- Relator(a)
- Evandro Pereira Valadao Lopes
- Órgão julgador
- 7ª Turma
- Data do julgamento
- 13/08/2025
- Data de publicação
- 29/08/2025
TST – Agravo Interno 0000297-29.2021.5.09.0411, Rel. Evandro Pereira Valadao Lopes, 7ª Turma, j. 13/08/2025, p. 29/08/2025
EMENTA: AGRAVO INTERNO. AGRAVO DE INSTRUMENTO. RECURSO DE REVISTA. ACÓRDÃO REGIONAL PUBLICADO NA VIGÊNCIA DA LEI Nº 13.467/2017. SUSPENSÃO AUTOMÁTICA DE TRABALHADOR PORTUÁRIO AVULSO. ENGAJAMENTO MÉDIO MENSAL INSUFICIENTE. PREVISÃO EM NORMA COLETIVA. TEMA 1.046 DA TABELA DE REPERCUSSÃO GERAL DO STF. TRANSCENDÊNCIA. RECONHECIMENTO. I. Divisando-se que o tema oferece transcendência jurídica e diante de possível afronta ao art. 7º, XXVI, da Constituição da República, o provimento ao agravo interno é medida que se impõe.
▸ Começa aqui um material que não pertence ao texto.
$ cat src/rtl/asx_pkg.sv
// Package with operation codes, widths, reset values and state layout of the ALU slice
package asx_pkg;
  localparam int DATA_W = 8;
  localparam int NIB_W  = 4;
  localparam int IDX_W  = 7;
  localparam int OP_W   = 3;

  localparam logic [DATA_W-1:0] ACC_RST   = 8'h00;
  localparam logic [DATA_W-1:0] ZERO_BYTE = 8'h00;
  localparam logic [IDX_W-1:0]  IDX_RST   = 7'h00;
  localparam logic              FLAG_RST  = 1'b0;
  localparam logic              TGT_ACC   = 1'b0;
  localparam logic              TGT_REG   = 1'b1;

  typedef enum logic [OP_W-1:0] {
    OP_LITERAL_MINUS_ACC = 3'h0,
    OP_LITERAL_PARITY    = 3'h1,
    OP_REG_MINUS_ACC     = 3'h2,
    OP_REG_PARITY        = 3'h3,
    OP_NIBBLE_EXCHANGE   = 3'h4
  } asx_op_t;

  typedef struct packed {
    logic [DATA_W-1:0] acc;
    logic              carry;
    logic              nib;
    logic              zero;
    logic              reg_we;
    logic [IDX_W-1:0]  reg_waddr;
    logic [DATA_W-1:0] reg_wdata;
    logic              done;
    logic              stall;
  } asx_state_t;

  // Subtraction b - a; flags read 1 when no borrow occurred
  function automatic logic [DATA_W+1:0] asx_sub(input logic [DATA_W-1:0] b,
                                                input logic [DATA_W-1:0] a);
    logic [DATA_W-1:0] diff;
    diff = DATA_W'(b - a);
    return {diff, (b >= a), (b[NIB_W-1:0] >= a[NIB_W-1:0])};
  endfunction : asx_sub
endpackage : asx_pkg

$ cat src/rtl/asx_op_if.sv
// Interface carrying one operation between the sequencing top and the ALU core
`timescale 1ns/1ps
interface asx_op_if;
  logic [asx_pkg::OP_W-1:0]   op;
  logic [asx_pkg::DATA_W-1:0] acc;
  logic [asx_pkg::DATA_W-1:0] operand;
  logic [asx_pkg::DATA_W-1:0] result;
  logic                       carry;
  logic                       nib;
  logic                       zero;
  logic                       wr_arith;
  logic                       wr_zero;
  logic                       legal;

  modport core (input op, acc, operand,
                output result, carry, nib, zero, wr_arith, wr_zero, legal);
  modport ctrl (output op, acc, operand,
                input result, carry, nib, zero, wr_arith, wr_zero, legal);
endinterface : asx_op_if

$ cat src/rtl/asx_alu_core.sv
// Combinational result and flag logic for the five operations
`timescale 1ns/1ps
module asx_alu_core (
  asx_op_if.core port_if
);
  logic [asx_pkg::DATA_W+1:0] sub_res;

  always_comb begin
    sub_res          = asx_pkg::asx_sub(port_if.operand, port_if.acc);
    port_if.result   = asx_pkg::ZERO_BYTE;
    port_if.carry    = asx_pkg::FLAG_RST;
    port_if.nib      = asx_pkg::FLAG_RST;
    port_if.wr_arith = 1'b0;
    port_if.wr_zero  = 1'b0;
    port_if.legal    = 1'b1;
    case (port_if.op)
      // (RULE1) (RULE3) Two's complement subtract
      asx_pkg::OP_LITERAL_MINUS_ACC, asx_pkg::OP_REG_MINUS_ACC: begin
        port_if.result   = sub_res[asx_pkg::DATA_W+1:2];
        port_if.carry    = sub_res[1];
        port_if.nib      = sub_res[0];
        port_if.wr_arith = 1'b1;
        port_if.wr_zero  = 1'b1;
      end
      // (RULE2) (RULE5) Exclusive or, zero flag only
      asx_pkg::OP_LITERAL_PARITY, asx_pkg::OP_REG_PARITY: begin
        port_if.result  = port_if.acc ^ port_if.operand;
        port_if.wr_zero = 1'b1;
      end
      // (RULE6) Nibble exchange, flags untouched
      asx_pkg::OP_NIBBLE_EXCHANGE: begin
        port_if.result = {port_if.operand[asx_pkg::NIB_W-1:0],
                          port_if.operand[asx_pkg::DATA_W-1:asx_pkg::NIB_W]};
      end
      // Unused codes do nothing
      default: begin
        port_if.legal = 1'b0;
      end
    endcase
    port_if.zero = (port_if.result == asx_pkg::ZERO_BYTE);
  end
endmodule : asx_alu_core

$ cat src/rtl/asx_alu_top.sv
// Accumulator, status flags and write-back sequencing of the ALU slice
//
// Operation
// (RULE1) Literal minus accumulator goes to the accumulator and updates borrow, nibble and zero.
// (RULE2) Literal XOR accumulator goes to the accumulator and changes only the zero flag.
// (RULE3) Register minus accumulator sets borrow, nibble and zero, with a 7-bit register index.
// (RULE4) Register operations write the accumulator when target is 0, the register when it is 1.
// (RULE5) Register XOR accumulator goes to the selected target and changes only the zero flag.
// (RULE6) Nibble exchange swaps the register's halves into the target and changes no flag.
// (RULE7) Every operation finishes in one instruction cycle and never asks for a stall.
`timescale 1ns/1ps
module asx_alu_top (
  // Clock and reset
  input  wire logic                       sys_clk_i,
  input  wire logic                       srst_i,
  // Operation request from the decoder
  input  wire logic                       op_valid_i,
  input  wire logic [asx_pkg::OP_W-1:0]   op_code_i,
  input  wire logic [asx_pkg::DATA_W-1:0] literal_i,
  input  wire logic [asx_pkg::IDX_W-1:0]  reg_index_i,
  input  wire logic                       target_sel_i,
  // Data memory read value of the indexed register
  input  wire logic [asx_pkg::DATA_W-1:0] reg_rdata_i,
  // Accumulator and status
  output logic      [asx_pkg::DATA_W-1:0] acc_o,
  output logic                            carry_borrow_o,
  output logic                            nibble_borrow_flag_o,
  output logic                            zero_o,
  // Register write-back
  output logic                            reg_we_o,
  output logic      [asx_pkg::IDX_W-1:0]  reg_waddr_o,
  output logic      [asx_pkg::DATA_W-1:0] reg_wdata_o,
  // Sequencer handshake
  output logic                            done_o,
  output logic                            stall_o
);
  asx_pkg::asx_state_t state_reg;
  asx_pkg::asx_state_t state_next;
  logic                is_reg_op;

  asx_op_if alu_if ();

  asx_alu_core u_core (
    .port_if (alu_if.core)
  );

  always_comb begin
    alu_if.op      = op_code_i;
    // Registered accumulator feeds the next op, so no bypass is needed
    alu_if.acc     = state_reg.acc;
    // Register ops take the register, every other code the literal
    is_reg_op      = (op_code_i == asx_pkg::OP_REG_MINUS_ACC) ||
                     (op_code_i == asx_pkg::OP_REG_PARITY) ||
                     (op_code_i == asx_pkg::OP_NIBBLE_EXCHANGE);
    alu_if.operand = is_reg_op ? reg_rdata_i : literal_i;
  end

  always_comb begin
    state_next        = state_reg;
    // Strobes are pulses; everything else holds until written
    state_next.reg_we = 1'b0;
    state_next.done   = 1'b0;
    // (RULE7) Never stalls
    state_next.stall  = 1'b0;
    // Unused codes fall out here and leave every register alone but the reg_we and done strobes, which clear
    if (op_valid_i && alu_if.legal) begin
      // (RULE7) Single cycle completion
      state_next.done = 1'b1;
      // (RULE4) Target select steers result
      if (is_reg_op && (target_sel_i == asx_pkg::TGT_REG)) begin
        state_next.reg_we    = 1'b1;
        state_next.reg_waddr = reg_index_i;
        state_next.reg_wdata = alu_if.result;
      end else begin
        state_next.acc = alu_if.result;
      end
      // (RULE1) Arithmetic flags on subtract
      if (alu_if.wr_arith) begin
        state_next.carry = alu_if.carry;
        state_next.nib   = alu_if.nib;
      end
      // (RULE2) Zero flag follows result
      if (alu_if.wr_zero) begin
        state_next.zero = alu_if.zero;
      end
    end
  end

  always_ff @(posedge sys_clk_i) begin
    // Outputs clear with the state, so the decoder sees a quiet slice
    if (srst_i) begin
      state_reg.acc       <= asx_pkg::ACC_RST;
      state_reg.carry     <= asx_pkg::FLAG_RST;
      state_reg.nib       <= asx_pkg::FLAG_RST;
      state_reg.zero      <= asx_pkg::FLAG_RST;
      state_reg.reg_we    <= 1'b0;
      state_reg.reg_waddr <= asx_pkg::IDX_RST;
      state_reg.reg_wdata <= asx_pkg::ZERO_BYTE;
      state_reg.done      <= 1'b0;
      state_reg.stall     <= 1'b0;
    end else begin
      state_reg <= state_next;
    end
  end

  assign acc_o                = state_reg.acc;
  assign carry_borrow_o       = state_reg.carry;
  assign nibble_borrow_flag_o = state_reg.nib;
  assign zero_o               = state_reg.zero;
  assign reg_we_o             = state_reg.reg_we;
  assign reg_waddr_o          = state_reg.reg_waddr;
  assign reg_wdata_o          = state_reg.reg_wdata;
  assign done_o               = state_reg.done;
  assign stall_o              = state_reg.stall;

  // Value delivered by the last operation, wherever it went
  logic [asx_pkg::DATA_W-1:0] last_result;
  assign last_result = reg_we_o ? reg_wdata_o : acc_o;
endmodule : asx_alu_top

$ cat config.mk
export PLATFORM = sky130hd
export DESIGN_NAME = asx_alu_top
export DESIGN_NICKNAME = d
export VERILOG_FILES = /design/src/rtl/asx_pkg.sv /design/src/rtl/asx_op_if.sv /design/src/rtl/asx_alu_core.sv /design/src/rtl/asx_alu_top.sv
export SDC_FILE = /design/constraint.sdc
export NUM_CORES = 1
export LEC_CHECK = 0
export ABC_AREA = 1
export BUFFER_PORTS_ARGS = -buffer_cell sky130_fd_sc_hd__buf_4
export CORE_ASPECT_RATIO = 0.5
export CORE_MARGIN = 2
export CORE_UTILIZATION = 30
export DETAILED_ROUTE_END_ITERATION = 8
export GPL_ROUTABILITY_DRIVEN = 0
export PLACE_DENSITY = 0.6
export SLEW_MARGIN = 20
export SYNTH_ARGS = -nofsm -noshare
export SYNTH_HDL_FRONTEND = slang
export SYNTH_SLANG_ARGS = --single-unit
$ cat constraint.sdc
create_clock -name sys_clk_i -period 3.7 [get_ports sys_clk_i]
set_clock_uncertainty 0.05 [all_clocks]
set_input_delay 0.555 -clock sys_clk_i [delete_from_list [all_inputs] [get_ports sys_clk_i]]
set_output_delay 0.555 -clock sys_clk_i [all_outputs]
set_load 0.05 [all_outputs]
II . Agravo interno de que se conhece e a que se dá provimento, para reformar a decisão em que se negou provimento ao agravo de instrumento e determinar o processamento do recurso de revista. RECURSO DE REVISTA. ACÓRDÃO REGIONAL PUBLICADO NA VIGÊNCIA DA LEI Nº 13.467/2017. SUSPENSÃO AUTOMÁTICA DE TRABALHADOR PORTUÁRIO AVULSO. ENGAJAMENTO MÉDIO MENSAL INSUFICIENTE. PREVISÃO EM NORMA COLETIVA. TEMA 1.046 DA TABELA DE REPERCUSSÃO GERAL DO STF. TRANSCENDÊNCIA. RECONHECIMENTO. I. Em 02/06/2022, nos autos do processo ARE 1121633, com repercussão geral reconhecida, o Supremo Tribunal Federal julgou o Tema 1.046, acerca da validade de norma coletiva que limita ou restringe direito trabalhista não assegurado constitucionalmente, tendo fixado a seguinte tese jurídica : “são constitucionais os acordos e as convenções coletivos que, ao considerarem a adequação setorial negociada, pactuam limitações ou afastamentos de direitos trabalhistas, independentemente da explicitação especificada de vantagens compensatórias, desde que respeitados os direitos absolutamente indisponíveis ”. II. No caso vertente, o Tribunal Regional entendeu que a cláusula 21ª da Convenção Coletiva 2019/2021, ao estipular penalidade de suspensão pela falta de engajamento do trabalhador portuário avulso, sem estabelecer a forma de aplicação da sanção, não é autoaplicável. Tal interpretação conferida à norma coletiva esvazia o seu conteúdo e corresponde ao afastamento do ajuste firmado. III. Decidiu, assim, a Corte Regional, em desconformidade com a decisão vinculante proferida pelo STF no ARE 1121633 (Tema 1.046) e em ofensa ao o art. 7º, XXVI, da Constituição da República. IV. Recurso de revista de que se conhece e a que se dá provimento. (Tribunal Superior do Trabalho (7ª Turma). Acórdão: 0000297-29.2021.5.09.0411. Relator(a): EVANDRO PEREIRA VALADAO LOPES. Data de julgamento: 13/08/2025. Juntado aos autos em 29/08/2025.)